第51話 掌返し
「あらら、エミーシャ様ほどの方が食料を取れなかったんですか?あー、美味い美味い!」
ホムラに対してご飯を分けて欲しいと土下座するエミーシャにとりあえず煽っておくホムラ。
「ぐ……取れなかったわよ!」
悔しそうな表情のエミーシャ。最初の自信はどこに行ってしまったのか。ここでご飯を分けないほどホムラは鬼畜ではない。
「仕方がないですね。どうぞ、分けてあげますよ」
とホムラが言うのだった。
「美味しいわぁ〜、こんなに美味しいご飯食べたことがないわぁ〜」
ほんわかした様子でご飯を食べるエミーシャを見ながらホムラは、食材調達を思い出すのだった。
「よぉーし、食材採取だ!」
取れなければご飯は抜きだ。全力で取り掛からねばなるまい。夕飯は何を食べようかな?と考えながら森を歩き始める。
お肉は是非とも抜かせないので、ゲットしたいと思う。
「お、鳥の魔物」
森の奥で木に止まっている鳥型の魔物を見つけた。父様が前に結構美味いと言っていたので、狩りたいと思う。
とりあえず、神器の実験も行おうと考え松明を取り出す。
「
松明の形状がゲームなんかでも目にする銃に変形する。距離もあるので魔物はこちらに気づいてない様に思われる。
ホムラはスコープを覗いて狙いを定めて引き金を引く。ある程度の狙撃の補正が付いている様で、ゲーム感覚で使うことが出来た。
銃撃音が森に響き、魔物は頭を貫かれ訳もわからず命を刈り取られる。
「よし、ナイスショット!まあ、武器のお陰だな……」
距離によって弾が落ちることなども余り考えずにスコープ通りに撃ったらしっかり当たった。武器を作ってくれた方、感謝です。
武器を与えた私には感謝はしないのか?と変態な元神が言ってきそうだが、泥棒には感謝しません。

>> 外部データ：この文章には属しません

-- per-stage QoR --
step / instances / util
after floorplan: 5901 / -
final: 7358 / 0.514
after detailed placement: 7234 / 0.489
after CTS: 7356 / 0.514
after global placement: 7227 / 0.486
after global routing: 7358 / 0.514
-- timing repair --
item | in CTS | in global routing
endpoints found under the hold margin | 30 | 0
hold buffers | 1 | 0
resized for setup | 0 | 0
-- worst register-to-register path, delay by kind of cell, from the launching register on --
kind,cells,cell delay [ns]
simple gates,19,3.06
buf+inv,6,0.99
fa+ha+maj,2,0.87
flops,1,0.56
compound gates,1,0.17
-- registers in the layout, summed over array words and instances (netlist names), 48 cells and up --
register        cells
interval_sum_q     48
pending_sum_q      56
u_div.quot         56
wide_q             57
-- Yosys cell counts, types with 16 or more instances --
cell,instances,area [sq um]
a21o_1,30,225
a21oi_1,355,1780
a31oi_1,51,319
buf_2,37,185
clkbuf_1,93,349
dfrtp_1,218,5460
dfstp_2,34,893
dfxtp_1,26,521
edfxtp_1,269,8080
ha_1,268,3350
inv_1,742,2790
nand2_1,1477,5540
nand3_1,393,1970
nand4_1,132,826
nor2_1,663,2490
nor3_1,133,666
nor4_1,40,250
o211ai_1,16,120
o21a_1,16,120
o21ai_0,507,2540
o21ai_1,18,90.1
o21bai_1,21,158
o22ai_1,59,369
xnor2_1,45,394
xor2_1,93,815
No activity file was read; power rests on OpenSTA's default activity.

「おー、なんか音がすると思ったらお前かーホムラ。あっさり仕留めたな」
アイテムボックスに仕留めた鳥型の魔物をしまっていると、師匠がやってくる。スナイパーライフルの音が聞こえたようだ。
「あ、自分でご飯を取れとかいう鬼畜の師匠じゃないですか。どうもお久しぶりです」
「鬼畜とは言うじゃないか。余裕で食料調達出来るお前にはさらに厳しくしても良いんだぞ?」
この師匠はなかなかに鬼だ。
「それは是非、勘弁してもらえたら」
「私は、エルメティアせんせーみたいに優しくないぞ?さてさて、どうしたものかなぁ?」
不気味な笑みを浮かべてくる。この人はなかなかに性格が悪い気がした。実力があるだけにタチが悪い。
「もしかして、何か要求でも?」
何か求めているようなので、聞いてみることにする。
「いやー、携帯食料とか買うの忘れてたから、今夜のご飯分けて!」
「おい!」
この師匠はダメかもしれない。弟子にサバイバルさせておいて、ご飯をねだってきやがった。土下座でもすれば分けてもらえるとか言ってたのに。
「その分、良い稽古つけてやるからさー!」
「いや、それって対価なんですかね?」
彼方に条件が良すぎる気がする。全く舐められたものだ。
土下座しやがれ!
「ならば、エミーシャが水浴びをする際に私が見張りをしているのだが手を抜こう!」
「師匠、今日のおかずは何品に致しましょうか?」
即答、そして土下座である。我ながら見事な掌返し。師匠、ずっとついて行きます!これは食材探しにも気合が入るというものだ。
「君の判断に任せよう。沢山作ってくれることを期待しているぞ?」
「任せてください!」
と2人は握手する。
これは成功させなければなるまいとホムラは思うのだった。